3. Bad Load balancer configuration
4. Bad agent comm layer settings.
Review the FileReader logs look for:
com.vontu.policy.loader.execution.ExecutionMatrixGenerator sizeInRows
Consider tuning policies that consist of > 10,000 rows
https://knowledge.broadcom.com/external/article/174430/high-memory-or-cpu-usage-of-the-dlp-agen.html has important tips on how to avoid policies with too many rows in 15.8 and earlier.
In addition to policy complexity, it is a good idea to have controls in place that limit the quantity and/or frequency of policy updates. While more efficient in 16.0 and later. It's important to know that agents start receiving new policies the moment you click save on a policy in a policy group applied to endpoint servers. Because of this, when a dozen policy changes are made back to back, this process gets restarted over and over and can get expensive and taxing on both agents and servers CPU and memory.

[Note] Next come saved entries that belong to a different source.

--- src/rtl/brew_scheduler.sv ---
// Round-robin scheduler sharing one coffee machine between NUM_REQ requesters.
// Latches requests, grants the machine, and sequences ready/brew/stop per order.
module brew_scheduler #(
    parameter int NUM_REQ     = 4,
    parameter int BREW_CYCLES = 16
) (
    input  logic               clock,
    input  logic               reset,
    input  logic [NUM_REQ-1:0] req,
    input  logic               mach_ready,
    input  logic               mach_brewing,
    output logic               B,
    output logic               S,
    output logic [NUM_REQ-1:0] grant,
    output logic [NUM_REQ-1:0] done,
    output logic [NUM_REQ-1:0] pending,
    output logic               busy
);
    localparam int CNT_W = $clog2(BREW_CYCLES + 1);
    localparam int IDX_W = (NUM_REQ > 1) ? $clog2(NUM_REQ) : 1;
    localparam logic [CNT_W-1:0] CNT_LAST = CNT_W'(BREW_CYCLES - 1);
    localparam logic [IDX_W-1:0] IDX_MAX  = IDX_W'(NUM_REQ - 1);
    localparam logic [IDX_W:0]   NUM_L    = (IDX_W + 1)'(NUM_REQ);
    localparam logic [IDX_W:0]   ONE_L    = (IDX_W + 1)'(1);

    typedef enum logic [2:0] {
        IDLE       = 3'd0,
        WAIT_READY = 3'd1,
        START      = 3'd2,
        BREWING    = 3'd3,
        STOP       = 3'd4,
        DONE       = 3'd5
    } state_t;

    state_t             state;
    logic [CNT_W-1:0]   cnt;
    logic [IDX_W-1:0]   last;
    logic [IDX_W-1:0]   gidx;
    logic [NUM_REQ-1:0] pend_eff;
    logic [NUM_REQ-1:0] rot;
    logic [IDX_W:0]     last_p1;
    logic [IDX_W:0]     pick_ofs;
    logic [IDX_W:0]     pick_sum;
    logic [IDX_W-1:0]   pick_idx;
    logic               pick_vld;

    // Requests arriving this cycle are eligible immediately, so an idle
    // scheduler grants on the same edge that latches the request.
    assign pend_eff = pending | req;

    // Rotate so that bit 0 is the requester after 'last'; the lowest set bit wins.
    always_comb begin
        last_p1  = {1'b0, last} + ONE_L;
        rot      = NUM_REQ'({pend_eff, pend_eff} >> last_p1);
        pick_vld = 1'b0;
        pick_ofs = '0;
        for (int j = NUM_REQ - 1; j >= 0; j--) begin
            if (rot[j]) begin
                pick_vld = 1'b1;
                pick_ofs = (IDX_W + 1)'(j);
            end
        end
        pick_sum = last_p1 + pick_ofs;
        pick_idx = (pick_sum >= NUM_L) ? IDX_W'(pick_sum - NUM_L) : IDX_W'(pick_sum);
    end

    always_ff @(posedge clock or posedge reset) begin
        if (reset) begin
            state   <= IDLE;
            pending <= '0;
            grant   <= '0;
            done    <= '0;
            B       <= 1'b0;
            S       <= 1'b0;
            busy    <= 1'b0;
            cnt     <= '0;
            last    <= IDX_MAX;
            gidx    <= '0;
        end else begin
            pending <= ((state == DONE) ? (pending & ~grant) : pending) | req;
            done    <= '0;
            B       <= 1'b0;
            S       <= 1'b0;
            case (state)
                IDLE: begin
                    if (pick_vld) begin
                        state <= WAIT_READY;
                        grant <= NUM_REQ'(1) << pick_idx;
                        gidx  <= pick_idx;
                        busy  <= 1'b1;
                    end
                end
                WAIT_READY: begin
                    if (mach_ready) begin
                        state <= START;
                        B     <= 1'b1;
                    end
                end
                START: begin
                    if (mach_brewing) begin
                        state <= BREWING;
                        cnt   <= '0;
                    end else begin
                        B <= 1'b1;
                    end
                end
                // The counter holds at its exit value rather than wrapping.
                BREWING: begin
                    if (cnt == CNT_LAST) begin
                        state <= STOP;
                        S     <= 1'b1;
                    end else if (!mach_brewing) begin
                        state <= DONE;
                        done  <= grant;
                    end else begin
                        cnt <= cnt + CNT_W'(1);
                    end
                end
                STOP: begin
                    if (!mach_brewing) begin
                        state <= DONE;
                        done  <= grant;
                    end else begin
                        S <= 1'b1;
                    end
                end
                DONE: begin
                    state <= IDLE;
                    last  <= gidx;
                    grant <= '0;
                    busy  <= 1'b0;
                end
                default: begin
                    state <= IDLE;
                    grant <= '0;
                    busy  <= 1'b0;
                end
            endcase
        end
    end
endmodule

DLP agents behind with a load balancer between them and the endpoint server(s) need to have that load balancer configured for source IP persistence. For reference see
About using load balancers in an endpoint deployment
Neglecting the use of IP persistence(also called IP stickiness) Can cause endpoint servers to frequently not see agents for many hours, triggering the endpoint server to report to Enforce that the agent is not reporting. This is based on the 'Configuring Agent Connection Status "Not Reporting" after' setting. This leads to several things happening
These things all make communicating with agents more expensive, and thus consume more resources, this is avoided by utilizing IP persistence on the load balancer.
Load balancers are also often tasked with performing health checks on the endpoint server. As agent connections to the endpoint server are not persistent, it is not necessary to have health check frequency measured in milliseconds. Having health checks kick off dozens of times a second can have a negative impact on Endpoint Server stability and performance.

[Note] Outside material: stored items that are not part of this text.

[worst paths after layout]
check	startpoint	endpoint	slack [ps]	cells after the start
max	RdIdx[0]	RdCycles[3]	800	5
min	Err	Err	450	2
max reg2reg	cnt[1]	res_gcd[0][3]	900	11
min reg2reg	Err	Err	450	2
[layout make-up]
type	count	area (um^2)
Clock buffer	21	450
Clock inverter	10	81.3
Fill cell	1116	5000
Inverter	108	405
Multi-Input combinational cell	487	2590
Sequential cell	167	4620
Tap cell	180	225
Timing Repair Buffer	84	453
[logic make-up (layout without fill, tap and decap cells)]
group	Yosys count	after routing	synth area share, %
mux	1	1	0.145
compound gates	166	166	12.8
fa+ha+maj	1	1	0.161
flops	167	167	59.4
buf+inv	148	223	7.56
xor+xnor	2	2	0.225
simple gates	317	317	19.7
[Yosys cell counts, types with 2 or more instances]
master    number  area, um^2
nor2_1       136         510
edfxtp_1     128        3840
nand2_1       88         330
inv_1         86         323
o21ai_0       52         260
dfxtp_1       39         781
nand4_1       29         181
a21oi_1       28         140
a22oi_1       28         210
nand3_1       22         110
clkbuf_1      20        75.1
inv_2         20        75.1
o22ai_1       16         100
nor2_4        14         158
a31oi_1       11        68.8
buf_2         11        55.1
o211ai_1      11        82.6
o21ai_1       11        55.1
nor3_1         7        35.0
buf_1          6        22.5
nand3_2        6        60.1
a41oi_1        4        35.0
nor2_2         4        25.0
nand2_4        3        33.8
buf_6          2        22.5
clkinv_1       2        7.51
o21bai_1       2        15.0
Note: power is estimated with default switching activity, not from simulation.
--- src/rtl/apb_cmd_master.sv ---
// APB3 initiator: one valid/ready command in, one SETUP+ACCESS transfer to FC/CONV/POOL, one response out.
// Optional ACCESS-phase timeout abort enabled by defining APB_MASTER_TIMEOUT_EN.
module apb_cmd_master #(
   parameter int ADDR_W         = 32,
   parameter int DATA_W         = 32,
   parameter int TIMEOUT_CYCLES = 1024
) (
   input  logic                CLK,
   input  logic                RESET,
   input  logic                CMD_VALID,
   output logic                CMD_READY,
   input  logic                CMD_WRITE,
   input  logic [1:0]          CMD_SEL,
   input  logic [ADDR_W-1:0]   CMD_ADDR,
   input  logic [DATA_W-1:0]   CMD_WDATA,
   output logic                RSP_VALID,
   input  logic                RSP_READY,
   output logic [DATA_W-1:0]   RSP_RDATA,
   output logic                RSP_ERR,
   output logic                RSP_TIMEOUT,
   output logic [ADDR_W-1:0]   PADDR,
   output logic                PWRITE,
   output logic [DATA_W-1:0]   PWDATA,
   output logic                PENABLE,
   output logic [2:0]          PSEL,
   input  logic [2:0]          PREADY,
   input  logic [3*DATA_W-1:0] PRDATA,
   input  logic [2:0]          PSLVERR,
   output logic                BUSY
);

   localparam logic [1:0] S_IDLE   = 2'd0;
   localparam logic [1:0] S_SETUP  = 2'd1;
   localparam logic [1:0] S_ACCESS = 2'd2;
   localparam logic [1:0] S_RESP   = 2'd3;

   logic [1:0]        state;
   logic [1:0]        sel_q;
   logic              pready_sel;
   logic              pslverr_sel;
   logic [DATA_W-1:0] prdata_sel;
   logic              timeout_hit;
   logic              access_done;

   // Only the addressed slave's return signals are ever looked at.
   always_comb begin
      pready_sel  = 1'b0;
      pslverr_sel = 1'b0;
      prdata_sel  = '0;
      case (sel_q)
         2'd0: begin
            pready_sel  = PREADY[0];
            pslverr_sel = PSLVERR[0];
            prdata_sel  = PRDATA[0*DATA_W +: DATA_W];
         end
         2'd1: begin
            pready_sel  = PREADY[1];
            pslverr_sel = PSLVERR[1];
            prdata_sel  = PRDATA[1*DATA_W +: DATA_W];
         end
         2'd2: begin
            pready_sel  = PREADY[2];
            pslverr_sel = PSLVERR[2];
            prdata_sel  = PRDATA[2*DATA_W +: DATA_W];
         end
         default: ;
      endcase
   end

   assign access_done = (state == S_ACCESS) && (pready_sel || timeout_hit);
   assign CMD_READY   = (state == S_IDLE);
   assign BUSY        = (state != S_IDLE);

`ifdef APB_MASTER_TIMEOUT_EN
   logic [15:0] wait_cnt;
   logic        rsp_timeout_q;

   assign timeout_hit = (state == S_ACCESS) && !pready_sel &&
                        (wait_cnt == 16'(TIMEOUT_CYCLES - 1));
   assign RSP_TIMEOUT = rsp_timeout_q;

   always_ff @(posedge CLK) begin
      if (RESET) begin
         wait_cnt      <= '0;
         rsp_timeout_q <= 1'b0;
      end else begin
         if (state == S_SETUP)
            wait_cnt <= '0;
         else if (state == S_ACCESS && !pready_sel)
            wait_cnt <= wait_cnt + 16'd1;
         if (state == S_IDLE && CMD_VALID)
            rsp_timeout_q <= 1'b0;
         else if (access_done)
            rsp_timeout_q <= timeout_hit;
      end
   end
`else
   logic unused_timeout_cfg;
   assign unused_timeout_cfg = (TIMEOUT_CYCLES > 0);
   assign timeout_hit        = 1'b0;
   assign RSP_TIMEOUT        = 1'b0;
`endif

   always_ff @(posedge CLK) begin
      if (RESET) begin
         state     <= S_IDLE;
         sel_q     <= 2'd0;
         PADDR     <= '0;
         PWRITE    <= 1'b0;
         PWDATA    <= '0;
         PSEL      <= 3'b000;
         PENABLE   <= 1'b0;
         RSP_VALID <= 1'b0;
         RSP_RDATA <= '0;
         RSP_ERR   <= 1'b0;
      end else begin
         case (state)
            S_IDLE: begin
               if (CMD_VALID) begin
                  sel_q  <= CMD_SEL;
                  PADDR  <= CMD_ADDR;
                  PWRITE <= CMD_WRITE;
                  PWDATA <= CMD_WDATA;
                  if (CMD_SEL == 2'd3) begin
                     state     <= S_RESP;
                     RSP_VALID <= 1'b1;
                     RSP_ERR   <= 1'b1;
                     RSP_RDATA <= '0;
                  end else begin
                     state <= S_SETUP;
                     PSEL  <= 3'b001 << CMD_SEL;
                  end
               end
            end
            S_SETUP: begin
               state   <= S_ACCESS;
               PENABLE <= 1'b1;
            end
            S_ACCESS: begin
               if (access_done) begin
                  state     <= S_RESP;
                  PSEL      <= 3'b000;
                  PENABLE   <= 1'b0;
                  RSP_VALID <= 1'b1;
                  RSP_ERR   <= pslverr_sel | timeout_hit;
                  // Read data is only meaningful for a clean, completed read.
                  RSP_RDATA <= (PWRITE || pslverr_sel || timeout_hit) ? '0 : prdata_sel;
               end
            end
            default: begin
               if (RSP_READY) begin
                  state     <= S_IDLE;
                  RSP_VALID <= 1'b0;
               end
            end
         endcase
      end
   end

endmodule

--- config.mk ---
export PLATFORM = sky130hd
export DESIGN_NAME = apb_cmd_master
export DESIGN_NICKNAME = d
export VERILOG_FILES = /design/src/rtl/apb_cmd_master.sv
export SDC_FILE = /design/constraint.sdc
export NUM_CORES = 1
export LEC_CHECK = 0
export ABC_AREA = 1
export BUFFER_PORTS_ARGS = -buffer_cell sky130_fd_sc_hd__buf_2
export CAP_MARGIN = 20
export CORE_AREA = 4 4 85 146
export CTS_BUF_LIST = sky130_fd_sc_hd__clkbuf_4
export DETAILED_ROUTE_END_ITERATION = 10
export DIE_AREA = 0 0 89 150
export PLACE_DENSITY_LB_ADDON = 0.1
export RECOVER_POWER = 25
export SLEW_MARGIN = 10
export SYNTH_ARGS = -nofsm -noshare
export SYNTH_HDL_FRONTEND = slang
export SYNTH_SLANG_ARGS = --single-unit
--- constraint.sdc ---
create_clock -name CLK -period 1.8 [get_ports CLK]
set_input_delay 0.18 -clock CLK [delete_from_list [all_inputs] [get_ports CLK]]
set_output_delay 0.18 -clock CLK [all_outputs]
set_load 0.03 [all_outputs]
==> out/metrics.yaml <==
ios: 279
die_w_um: 89
status: "complete, no violations"
grt_max_degree: 66
startpoint: "state[0]$_SDFFE_PP0P_"
cp.required_ns: 1.62
ys_warn_count: 0
fin_skew_ns: 0.0169
maxCapViolations: 0
worst_path_max_delay_cell: "dfxtp_1"
rsz0062_at_grt: "false"
overflow: 0
ctsResizeCount: 0
layout_min_cycle_time_ns: 1.67
setup_tns_ns: 0
startpoint_type: "flip-flop"
r2r-start: "state[0]$_SDFFE_PP0P_"
period_share_pct: 93.0
cp_num_buf_inv: 3
area_growth_pct: 44.2
cts_buffer_depth: 2
cp.depth: 4
synth_cells: 773
cts_buffers: 9
cts.sinks: 107
cts-root-buf: "clkbuf_4"
r2r_slack_ns: 0.15
fmax_ghz: 0.597
synth_nets: 950
seq_area_um2: 2140
min_path_type: "in2reg"
grt_pass1_vias: 5679
cts_setup_buffers: 0
htreeDepth: 3
hold_viol: 0
totalPowerFinal_mw: 11.4
vias_per_cell: 4.86
multi_input_area_um2: 2460
worst_setup_path_end_kind: "primary output"
antenna_found_initial: 1
setup_viol: 0
port_buffers: 277
clk_pin_slew_ns: 0.16
crit_path_max_fanout: 5
grt_pass1_wl_um: 26500
syn_area_um2: 5080
clk_latency_ns: 0.45
final_common_cell: "buf_2"
die_area_um2: 13400
wl_per_cell_um: 14.0
syn_area_per_cell_um2: 6.57
wl_um: 17300
p_leak_nw: 3.73
crit_end: "CMD_READY"
drv_slew: 0
path_delay_family: "buffers and inverters"
seq_area_frac_synth_pct: 42.2
num-fill-cells: 1070
ant_nets: 0
crit_path_max_incr_delay_ns: 0.40
layout_common_cells: "buf_2, nor2_1, nand2_1"
reg2reg_depth: 8
first_pass_iters: 4
crit_arrival_ns: 1.49
cts_tree: "yes"
initial_utilization_pct: 45.5
core-area_um2: 11200
place_congestion: 0.781
drt_iter0_drc: 207
dp.final_hpwl_um: 12100
vias: 6002
r2r-end: "PADDR[22]$_SDFFE_PP0P_"
critical_path_class: "reg2out"
drive_above_1_share_pct: 25.1
layout.nets: 1273
synth-seq-cells: 107
die_h_um: 150
rows: 51
cp_cell_sequence: "inv_1 -> ha_2 -> buf_4 -> buf_2"
synth.distinct_cells: 26
power.density_nw_per_um2: 1560
drcViolationCount: 0
grt_usage_pct: 25.2
vdd_drop_max_uv: 902
[worst min-delay path by stage]
stage / start / to / slack, ns / cells after the start
detailed placement: RESET / PSEL[2]$_SDFFE_PP0P_ / 0.43 / 2
finish: PRDATA[25] / RSP_RDATA[25]$_SDFFE_PP0P_ / 0.07 / 5
floorplan: RESET / PSEL[0]$_SDFFE_PP0P_ / 0.25 / 1
global placement: CMD_ADDR[10] / PADDR[10]$_SDFFE_PP0P_ / 0.42 / 3
global route: PRDATA[22] / RSP_RDATA[22]$_SDFFE_PP0P_ / 0.04 / 5
CTS: PRDATA[25] / RSP_RDATA[25]$_SDFFE_PP0P_ / 0.03 / 5
[stage by stage]
step                      instances  setup slack [ns]  instance area [um2]  utilization [%]  hold WS [ns]
after floorplan                 773           0.00556                 5080                -         0.249
after CTS                      1232            0.0960                 7390             66.1        0.0342
final                          1234             0.126                 7320             65.6        0.0741
after global placement         1151             0.198                 6590             59.0         0.422
after global routing           1233            0.0156                 7320             65.6        0.0412
after detailed placement       1151             0.191                 6590             59.0         0.425
[where the power goes]
group,switching [mW],internal (mW),total (mW)
sequential,0.423,3.16,3.59
combinational,4.52,2.09,6.61
clock,0.810,0.423,1.23
[cells by family after synthesis]
| group | share of synthesized area (%) |
|---|---|
| and+or+nand+nor | 37.0 |
| buffers and inverters | 9.41 |
| DFF | 42.2 |
| AOI/OAI and AO/OA | 10.3 |
| adders and majority gates | 0.986 |
| other | 0.0738 |
[metal layers]
layer | part of all wire, % | up-vias | global-route usage (%)
li1 | - | 3069 | -
met1 | 36 | 2637 | 27.4
met4 | 3.6 | 0 | 10.9
met3 | 9.9 | 45 | 8.04
met2 | 50 | 251 | 43.7
met5 | 0 | - | 0
[registers in the layout (all words and copies together) (netlist names)]
register,count
PADDR,32
sel_q,2
RSP_VALID,1
PWDATA,32
RSP_ERR,1
state,2
PENABLE,1
RSP_RDATA,32
PSEL,3
PWRITE,1
[tightest hold or removal path: stages]
cell     delay (ns)
buf_2          0.08
a21oi_1        0.05
nor2_1         0.09
nor2_1         0.04
nor2_1         0.07
[layout make-up]
class / instances / share of cell area, %
clock buffer: 9 / 0.922
clock inverter: 6 / 0.905
sequential: 107 / 29.2
multi-input combinational: 557 / 33.6
inverter: 57 / 2.92
tap: 132 / 2.25
timing repair buffer: 364 / 30.0
antenna: 2 / 0.0683
[repair_timing]
| action | 4_1_cts | 5_1_grt |
|---|---|---|
| setup endpoints to repair | 0 | 0 |
| endpoints found under the hold margin | 69 | 0 |
| hold buffers | 66 | 0 |
[Yosys cell counts]
master,n,share of area (%)
a21oi_1,34,3.4
nor2_8,1,0.39
nand3_2,3,0.59
nand4_2,1,0.25
nand2_1,124,9.2
a21o_1,1,0.15
o21ai_1,3,0.30
inv_1,55,4.1
dfxtp_1,107,42
nand2_4,1,0.22
buf_4,3,0.44
nor2_1,223,16
a211oi_1,1,0.15
nand3_1,87,8.6
inv_2,2,0.15
nand3_4,1,0.34
nor2_4,2,0.44
clkbuf_1,27,2.0
nor2_2,2,0.25
nor3_1,3,0.30
buf_1,1,0.074
ha_1,4,0.99
buf_2,16,1.6
buf_6,5,1.1
conb_1,1,0.074
o21ai_0,65,6.4
(Power assumes the default switching activity.)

In general advanced agent settings beginning with 'CommLayer' or 'ServerCommunicator' should be left at their default values as they are interdependent on each other in many cases and changing one without properly changing adjacent settings can result in negative impact to agent and server communication.
Common mistakes made in relation to agent comm layer settings.
If all else fails and we are still encountering
java.lang.OutOfMemoryError: GC overhead limit exceeded or 'java.lang.Exception: java.lang.OutOfMemoryError: Java heap space'
within Aggregator#.log files It may simply be time to increase memory available for the endpoint server component.
Within the Advanced Server Settings
For 16.0.x and earlier
Find BoxMonitor.EndpointServerMemory
Increase the value of the -Xmx setting to a size appropriate for the available physical memory on each Endpoint Detection Server.
For 16.1 and later
Find UDS.Detector.MaxMemory
Increase the value to a size appropriate for the available physical memory on each Endpoint Detector.
Continue to monitor aggregator to see if the service stays running and is stable.